= Schwein =

Band

Schwein (German for pig as well as pork) is a music group comprising members of Buck-Tick, KMFDM, and Pig. Members Raymond Watts (PIG; vocals, programming, guitar) and Hisashi Imai (Buck-Tick; guitar and noise), both having worked together in Schaft, were joined by Atsushi Sakurai (Buck-Tick; vocals), Sascha Konietzko (KMFDM; vocals and programming) and Lucia Cifarelli (KMFDM; vocals).
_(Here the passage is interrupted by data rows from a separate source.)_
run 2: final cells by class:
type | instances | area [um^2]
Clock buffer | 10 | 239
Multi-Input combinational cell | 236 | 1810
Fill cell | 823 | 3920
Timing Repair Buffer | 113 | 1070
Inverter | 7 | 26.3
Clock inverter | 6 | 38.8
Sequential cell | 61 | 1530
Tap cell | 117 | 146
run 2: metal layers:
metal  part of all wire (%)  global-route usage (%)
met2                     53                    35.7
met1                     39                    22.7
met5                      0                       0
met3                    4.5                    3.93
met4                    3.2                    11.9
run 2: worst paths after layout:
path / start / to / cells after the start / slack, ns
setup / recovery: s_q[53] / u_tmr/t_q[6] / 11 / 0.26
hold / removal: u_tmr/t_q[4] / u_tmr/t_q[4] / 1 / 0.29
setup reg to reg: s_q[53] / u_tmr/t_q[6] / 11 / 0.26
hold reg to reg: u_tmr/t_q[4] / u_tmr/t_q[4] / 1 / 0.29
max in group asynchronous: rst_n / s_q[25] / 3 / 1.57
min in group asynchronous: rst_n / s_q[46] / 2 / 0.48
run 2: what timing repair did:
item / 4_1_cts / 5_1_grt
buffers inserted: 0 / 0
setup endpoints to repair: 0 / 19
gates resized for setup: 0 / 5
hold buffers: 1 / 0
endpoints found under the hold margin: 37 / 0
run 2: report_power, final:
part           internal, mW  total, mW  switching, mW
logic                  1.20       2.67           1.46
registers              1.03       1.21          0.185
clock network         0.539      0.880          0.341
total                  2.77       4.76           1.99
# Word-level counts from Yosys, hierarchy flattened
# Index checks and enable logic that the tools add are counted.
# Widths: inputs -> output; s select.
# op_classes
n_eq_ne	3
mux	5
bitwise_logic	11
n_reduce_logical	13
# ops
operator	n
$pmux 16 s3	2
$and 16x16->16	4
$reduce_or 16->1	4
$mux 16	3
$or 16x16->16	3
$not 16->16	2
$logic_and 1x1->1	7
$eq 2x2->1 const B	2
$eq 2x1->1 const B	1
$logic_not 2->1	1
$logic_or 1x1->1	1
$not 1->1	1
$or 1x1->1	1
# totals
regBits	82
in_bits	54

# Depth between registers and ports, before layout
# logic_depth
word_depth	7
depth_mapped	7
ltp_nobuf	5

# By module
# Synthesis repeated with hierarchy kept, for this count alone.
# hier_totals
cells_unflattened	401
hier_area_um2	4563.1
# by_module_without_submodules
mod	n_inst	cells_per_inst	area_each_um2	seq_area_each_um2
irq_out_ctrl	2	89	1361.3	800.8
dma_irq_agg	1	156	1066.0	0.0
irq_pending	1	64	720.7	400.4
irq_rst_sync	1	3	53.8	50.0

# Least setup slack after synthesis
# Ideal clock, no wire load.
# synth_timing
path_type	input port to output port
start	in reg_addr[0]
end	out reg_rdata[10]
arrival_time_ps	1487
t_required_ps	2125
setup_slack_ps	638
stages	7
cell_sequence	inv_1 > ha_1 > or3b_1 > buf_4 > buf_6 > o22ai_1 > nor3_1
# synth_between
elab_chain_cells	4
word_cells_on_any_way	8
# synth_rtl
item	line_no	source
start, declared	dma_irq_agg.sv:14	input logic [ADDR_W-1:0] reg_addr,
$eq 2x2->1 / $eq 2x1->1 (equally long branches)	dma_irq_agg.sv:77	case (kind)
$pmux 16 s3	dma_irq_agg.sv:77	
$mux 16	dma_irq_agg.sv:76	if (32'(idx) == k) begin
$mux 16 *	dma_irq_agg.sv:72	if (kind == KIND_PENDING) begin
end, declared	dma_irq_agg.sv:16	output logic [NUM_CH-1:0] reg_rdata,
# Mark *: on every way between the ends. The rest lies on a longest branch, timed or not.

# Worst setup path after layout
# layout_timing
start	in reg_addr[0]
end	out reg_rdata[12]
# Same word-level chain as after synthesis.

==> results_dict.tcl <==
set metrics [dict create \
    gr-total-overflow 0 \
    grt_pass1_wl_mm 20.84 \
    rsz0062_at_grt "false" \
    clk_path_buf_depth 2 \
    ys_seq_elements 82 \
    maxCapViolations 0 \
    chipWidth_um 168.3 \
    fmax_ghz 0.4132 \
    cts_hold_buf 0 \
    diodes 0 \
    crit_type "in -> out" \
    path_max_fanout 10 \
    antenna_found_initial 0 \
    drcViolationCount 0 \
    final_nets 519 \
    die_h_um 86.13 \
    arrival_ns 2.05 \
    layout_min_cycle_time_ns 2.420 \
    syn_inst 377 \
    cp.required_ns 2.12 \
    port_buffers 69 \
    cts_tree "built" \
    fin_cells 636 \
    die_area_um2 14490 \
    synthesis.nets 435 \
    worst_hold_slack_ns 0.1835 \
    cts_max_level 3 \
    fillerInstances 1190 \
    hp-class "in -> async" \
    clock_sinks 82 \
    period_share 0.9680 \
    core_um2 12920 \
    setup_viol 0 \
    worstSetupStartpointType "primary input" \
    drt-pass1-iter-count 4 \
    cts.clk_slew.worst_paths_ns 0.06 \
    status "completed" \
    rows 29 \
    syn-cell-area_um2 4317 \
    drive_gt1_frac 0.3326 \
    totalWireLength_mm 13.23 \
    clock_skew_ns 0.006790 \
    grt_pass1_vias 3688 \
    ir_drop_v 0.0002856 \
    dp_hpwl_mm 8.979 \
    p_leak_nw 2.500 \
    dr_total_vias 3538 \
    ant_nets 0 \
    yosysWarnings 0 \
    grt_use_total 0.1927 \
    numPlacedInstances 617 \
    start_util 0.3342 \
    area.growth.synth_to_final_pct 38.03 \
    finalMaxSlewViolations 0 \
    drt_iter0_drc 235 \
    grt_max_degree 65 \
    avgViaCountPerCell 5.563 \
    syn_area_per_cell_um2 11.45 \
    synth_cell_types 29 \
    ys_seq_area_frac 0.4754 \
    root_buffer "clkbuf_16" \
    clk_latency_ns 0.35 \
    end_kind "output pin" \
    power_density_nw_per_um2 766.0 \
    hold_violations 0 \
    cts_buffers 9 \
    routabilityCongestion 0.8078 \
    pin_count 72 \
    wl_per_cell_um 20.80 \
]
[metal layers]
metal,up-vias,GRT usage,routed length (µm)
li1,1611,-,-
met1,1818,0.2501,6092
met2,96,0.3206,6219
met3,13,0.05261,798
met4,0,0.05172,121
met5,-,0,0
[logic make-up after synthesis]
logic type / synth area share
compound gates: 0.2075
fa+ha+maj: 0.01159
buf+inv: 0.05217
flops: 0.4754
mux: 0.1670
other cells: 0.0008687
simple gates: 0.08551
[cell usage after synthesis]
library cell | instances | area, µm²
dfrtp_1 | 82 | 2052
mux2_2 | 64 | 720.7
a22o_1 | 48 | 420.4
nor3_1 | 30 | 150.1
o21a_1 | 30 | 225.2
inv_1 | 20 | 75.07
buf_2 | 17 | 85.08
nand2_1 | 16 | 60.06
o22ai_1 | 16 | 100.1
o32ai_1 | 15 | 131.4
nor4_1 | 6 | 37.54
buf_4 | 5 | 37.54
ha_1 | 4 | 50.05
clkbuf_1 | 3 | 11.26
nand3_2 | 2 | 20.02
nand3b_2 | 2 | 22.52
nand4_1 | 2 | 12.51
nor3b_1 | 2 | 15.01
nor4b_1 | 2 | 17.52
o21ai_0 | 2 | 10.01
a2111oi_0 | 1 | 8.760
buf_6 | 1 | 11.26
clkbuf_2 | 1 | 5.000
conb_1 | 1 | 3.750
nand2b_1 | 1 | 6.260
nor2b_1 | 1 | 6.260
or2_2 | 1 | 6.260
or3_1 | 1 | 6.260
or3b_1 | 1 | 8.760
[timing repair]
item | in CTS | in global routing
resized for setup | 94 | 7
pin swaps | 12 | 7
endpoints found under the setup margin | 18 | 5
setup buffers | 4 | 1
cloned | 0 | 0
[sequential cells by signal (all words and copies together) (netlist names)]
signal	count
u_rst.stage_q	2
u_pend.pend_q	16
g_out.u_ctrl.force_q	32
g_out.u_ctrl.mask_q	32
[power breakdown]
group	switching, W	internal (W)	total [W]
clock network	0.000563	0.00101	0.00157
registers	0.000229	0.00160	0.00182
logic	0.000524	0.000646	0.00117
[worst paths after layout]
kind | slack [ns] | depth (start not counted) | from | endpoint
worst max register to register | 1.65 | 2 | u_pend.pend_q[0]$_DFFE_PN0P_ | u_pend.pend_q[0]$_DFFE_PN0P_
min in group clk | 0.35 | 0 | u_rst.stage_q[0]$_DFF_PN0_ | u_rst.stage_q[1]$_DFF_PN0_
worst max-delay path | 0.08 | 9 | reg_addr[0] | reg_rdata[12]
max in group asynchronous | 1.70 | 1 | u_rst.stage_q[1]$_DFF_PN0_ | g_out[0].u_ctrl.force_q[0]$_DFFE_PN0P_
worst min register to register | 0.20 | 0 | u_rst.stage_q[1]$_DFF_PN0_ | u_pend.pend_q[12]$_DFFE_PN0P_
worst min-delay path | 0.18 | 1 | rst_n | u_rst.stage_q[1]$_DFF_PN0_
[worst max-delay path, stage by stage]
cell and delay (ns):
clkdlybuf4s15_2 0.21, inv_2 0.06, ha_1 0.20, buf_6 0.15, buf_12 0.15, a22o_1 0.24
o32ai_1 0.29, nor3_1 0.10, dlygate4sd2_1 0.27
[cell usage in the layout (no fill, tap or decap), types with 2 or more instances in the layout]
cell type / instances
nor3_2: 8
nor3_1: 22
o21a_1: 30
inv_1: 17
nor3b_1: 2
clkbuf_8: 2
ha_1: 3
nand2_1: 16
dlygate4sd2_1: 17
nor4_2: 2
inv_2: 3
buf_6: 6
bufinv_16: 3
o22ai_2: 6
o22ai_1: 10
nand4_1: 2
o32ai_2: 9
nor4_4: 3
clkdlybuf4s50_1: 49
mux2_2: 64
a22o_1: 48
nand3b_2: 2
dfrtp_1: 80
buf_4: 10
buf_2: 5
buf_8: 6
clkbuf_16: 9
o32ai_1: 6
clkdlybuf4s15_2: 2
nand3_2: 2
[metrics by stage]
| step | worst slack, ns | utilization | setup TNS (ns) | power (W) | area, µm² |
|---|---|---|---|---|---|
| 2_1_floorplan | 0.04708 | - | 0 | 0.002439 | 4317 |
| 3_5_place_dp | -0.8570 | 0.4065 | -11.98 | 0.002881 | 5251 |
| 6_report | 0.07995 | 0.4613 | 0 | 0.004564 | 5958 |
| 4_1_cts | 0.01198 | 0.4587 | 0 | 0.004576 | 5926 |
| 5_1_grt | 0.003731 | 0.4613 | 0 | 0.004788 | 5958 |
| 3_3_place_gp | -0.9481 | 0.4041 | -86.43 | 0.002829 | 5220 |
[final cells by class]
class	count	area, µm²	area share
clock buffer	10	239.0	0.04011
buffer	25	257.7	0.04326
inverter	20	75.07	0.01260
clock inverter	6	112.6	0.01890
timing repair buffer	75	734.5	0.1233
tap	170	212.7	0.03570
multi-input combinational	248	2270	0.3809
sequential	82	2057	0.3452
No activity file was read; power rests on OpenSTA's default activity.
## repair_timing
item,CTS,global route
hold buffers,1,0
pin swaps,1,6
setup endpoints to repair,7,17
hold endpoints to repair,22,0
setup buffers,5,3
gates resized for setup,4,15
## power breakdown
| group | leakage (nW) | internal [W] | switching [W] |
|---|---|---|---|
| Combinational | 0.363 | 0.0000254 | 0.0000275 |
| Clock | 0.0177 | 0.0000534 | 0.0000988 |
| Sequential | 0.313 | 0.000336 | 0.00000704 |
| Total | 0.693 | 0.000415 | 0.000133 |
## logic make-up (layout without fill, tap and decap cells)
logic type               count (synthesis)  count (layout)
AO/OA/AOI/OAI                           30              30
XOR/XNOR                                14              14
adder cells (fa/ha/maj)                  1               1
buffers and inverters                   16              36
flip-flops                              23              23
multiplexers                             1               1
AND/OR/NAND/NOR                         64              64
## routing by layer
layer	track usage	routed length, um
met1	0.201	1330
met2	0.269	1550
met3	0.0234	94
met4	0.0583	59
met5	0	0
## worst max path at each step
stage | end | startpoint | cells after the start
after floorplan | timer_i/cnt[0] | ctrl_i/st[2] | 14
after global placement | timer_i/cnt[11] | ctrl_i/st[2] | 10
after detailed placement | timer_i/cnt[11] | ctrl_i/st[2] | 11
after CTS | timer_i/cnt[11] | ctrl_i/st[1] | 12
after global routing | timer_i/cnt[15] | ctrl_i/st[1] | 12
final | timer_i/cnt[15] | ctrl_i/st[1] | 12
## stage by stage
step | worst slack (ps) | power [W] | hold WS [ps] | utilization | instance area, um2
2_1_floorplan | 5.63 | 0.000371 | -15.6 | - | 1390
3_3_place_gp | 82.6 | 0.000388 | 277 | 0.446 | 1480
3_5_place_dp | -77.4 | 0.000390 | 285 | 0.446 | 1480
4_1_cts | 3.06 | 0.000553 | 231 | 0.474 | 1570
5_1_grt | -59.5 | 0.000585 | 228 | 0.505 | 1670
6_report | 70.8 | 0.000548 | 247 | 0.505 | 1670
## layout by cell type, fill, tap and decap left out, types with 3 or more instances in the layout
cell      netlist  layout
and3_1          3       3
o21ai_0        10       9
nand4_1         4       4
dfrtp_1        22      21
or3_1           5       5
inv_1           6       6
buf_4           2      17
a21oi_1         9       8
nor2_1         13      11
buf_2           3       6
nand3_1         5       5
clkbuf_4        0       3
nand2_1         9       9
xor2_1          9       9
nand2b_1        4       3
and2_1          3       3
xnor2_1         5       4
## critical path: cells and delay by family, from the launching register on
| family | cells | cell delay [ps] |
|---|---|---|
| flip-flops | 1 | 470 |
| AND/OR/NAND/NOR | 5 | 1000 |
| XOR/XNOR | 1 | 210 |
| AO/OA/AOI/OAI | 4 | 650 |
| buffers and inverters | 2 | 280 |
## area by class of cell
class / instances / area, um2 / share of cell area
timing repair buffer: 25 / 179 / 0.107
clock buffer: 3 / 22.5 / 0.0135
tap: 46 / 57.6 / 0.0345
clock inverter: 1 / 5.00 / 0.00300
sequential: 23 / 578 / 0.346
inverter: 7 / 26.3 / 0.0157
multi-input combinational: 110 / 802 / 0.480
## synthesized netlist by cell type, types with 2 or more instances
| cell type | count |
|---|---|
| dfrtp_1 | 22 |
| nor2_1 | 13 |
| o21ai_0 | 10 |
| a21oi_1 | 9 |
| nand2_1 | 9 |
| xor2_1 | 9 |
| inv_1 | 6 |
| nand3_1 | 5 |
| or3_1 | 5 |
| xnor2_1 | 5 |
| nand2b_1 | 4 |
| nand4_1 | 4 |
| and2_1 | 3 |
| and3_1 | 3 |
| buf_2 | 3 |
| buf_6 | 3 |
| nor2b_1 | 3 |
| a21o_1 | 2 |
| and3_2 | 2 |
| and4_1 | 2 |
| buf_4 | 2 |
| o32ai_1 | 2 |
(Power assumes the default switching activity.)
File: src/rtl/mcbus_pkg.sv
package mcbus_pkg;

  typedef enum logic [4:0] {
    S_F0, S_F1, S_F2, S_F3,
    S_A0, S_A1, S_A2, S_A3, S_A4, S_A5,
    S_M0, S_M1, S_M2, S_M3, S_M4, S_M5, S_M6
  } ustate_t;

  typedef enum logic [1:0] {ALU_NOP, ALU_ADD, ALU_INC} aluop_t;
  typedef enum logic [1:0] {FS_RS, FS_RT, FS_RD} fsel_t;

  typedef struct packed {
    logic    le_pc;
    logic    en_pc;
    logic    le_ir;
    logic    en_ir;
    logic    le_a;
    logic    le_b;
    aluop_t  alu;
    logic    en_alu;
    fsel_t   fsel;
    logic    le_idx;
    logic    rf_we;
    logic    en_rf;
    logic    le_mar;
    logic    mem_rd;
    logic    mem_wr;
    logic    en_mem;
    logic    dispatch;
    ustate_t nxt;
  } uword_t;

  localparam logic [5:0] OPC_RTYPE = 6'h00;
  localparam logic [5:0] FN_ADD    = 6'h20;
  localparam logic [5:0] FN_ADDM   = 6'h28;
  localparam int RS_LSB = 21;
  localparam int RT_LSB = 16;
  localparam int RD_LSB = 11;
  localparam int FLD_W  = 5;

endpackage

File: src/rtl/mcbus_ustore.sv
module mcbus_ustore
  import mcbus_pkg::*;
(
  input  ustate_t st,
  output uword_t  uw
);
  always_comb begin
    uw     = '0;
    uw.nxt = S_F0;
    case (st)
      S_F0: begin uw.en_pc = 1'b1; uw.le_mar = 1'b1; uw.le_a = 1'b1; uw.nxt = S_F1; end
      S_F1: begin uw.mem_rd = 1'b1; uw.en_mem = 1'b1; uw.le_ir = 1'b1; uw.nxt = S_F2; end
      S_F2: begin uw.alu = ALU_INC; uw.en_alu = 1'b1; uw.le_pc = 1'b1; uw.nxt = S_F3; end
      S_F3: begin uw.dispatch = 1'b1; end
      S_A0: begin uw.en_ir = 1'b1; uw.fsel = FS_RS; uw.le_idx = 1'b1; uw.nxt = S_A1; end
      S_A1: begin uw.en_rf = 1'b1; uw.le_a = 1'b1; uw.nxt = S_A2; end
      S_A2: begin uw.en_ir = 1'b1; uw.fsel = FS_RT; uw.le_idx = 1'b1; uw.nxt = S_A3; end
      S_A3: begin uw.en_rf = 1'b1; uw.le_b = 1'b1; uw.nxt = S_A4; end
      S_A4: begin uw.en_ir = 1'b1; uw.fsel = FS_RD; uw.le_idx = 1'b1; uw.nxt = S_A5; end
      S_A5: begin uw.alu = ALU_ADD; uw.en_alu = 1'b1; uw.rf_we = 1'b1; uw.nxt = S_F0; end
      S_M0: begin uw.en_ir = 1'b1; uw.fsel = FS_RS; uw.le_idx = 1'b1; uw.nxt = S_M1; end
      S_M1: begin uw.en_rf = 1'b1; uw.le_mar = 1'b1; uw.nxt = S_M2; end
      S_M2: begin uw.mem_rd = 1'b1; uw.en_mem = 1'b1; uw.le_a = 1'b1; uw.nxt = S_M3; end
      S_M3: begin uw.en_ir = 1'b1; uw.fsel = FS_RT; uw.le_idx = 1'b1; uw.nxt = S_M4; end
      S_M4: begin uw.en_rf = 1'b1; uw.le_b = 1'b1; uw.nxt = S_M5; end
      S_M5: begin uw.en_ir = 1'b1; uw.fsel = FS_RD; uw.le_idx = 1'b1; uw.nxt = S_M6; end
      S_M6: begin uw.alu = ALU_ADD; uw.en_alu = 1'b1; uw.rf_we = 1'b1; uw.nxt = S_F0; end
      default: uw.nxt = S_F0;
    endcase
  end
endmodule
--- config.mk ---
export PLATFORM = sky130hd
export DESIGN_NAME = hostser_bridge
export DESIGN_NICKNAME = d
export VERILOG_FILES = /design/src/rtl/hsb_pkg.sv /design/src/rtl/hsb_fifo.sv /design/src/rtl/hsb_brk.sv /design/src/rtl/hostser_bridge.sv
export SDC_FILE = /design/constraint.sdc
export NUM_CORES = 1
export LEC_CHECK = 0
export ABC_CLOCK_PERIOD_IN_PS = 4100
export BUFFER_PORTS_ARGS = -buffer_cell sky130_fd_sc_hd__buf_4
export CAP_MARGIN = 20
export CORE_ASPECT_RATIO = 1.2
export CORE_MARGIN = 2
export CORE_UTILIZATION = 41
export DETAILED_ROUTE_END_ITERATION = 10
export PLACE_DENSITY_LB_ADDON = 0.05
export SKIP_CTS_REPAIR_TIMING = 1
export SYNTH_ARGS = -nofsm -noshare
export SYNTH_HDL_FRONTEND = slang
export SYNTH_SLANG_ARGS = --single-unit
--- constraint.sdc ---
create_clock -name clk -period 4.1 [get_ports clk]
set_input_delay 0.41 -clock clk [delete_from_list [all_inputs] [get_ports clk]]
set_output_delay 0.41 -clock clk [all_outputs]
set_load 0.05 [all_outputs]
In 2001 Schwein released an album, Schweinstein, which peaked at number 18 on Oricon's album chart, followed by the remix album Son of Schweinstein. Schwein toured Japan in the summer of 2001. However, Konietzko did not tour with them, citing illness and a desire to focus on KMFDM. In an extensive 2023 interview for Visual Music Japan (VMJ) with Mandah Frénot, Raymond Watts talked about the project and cited Schwein as his favorite collaboration to date and called Sakurai a "grand vocalist".

==Discography==
===Studio album===

- Track 11 is a bonus track in the CD release. The track is a Japanese version of "My Sanctuary" by Pig from the Wrecked album.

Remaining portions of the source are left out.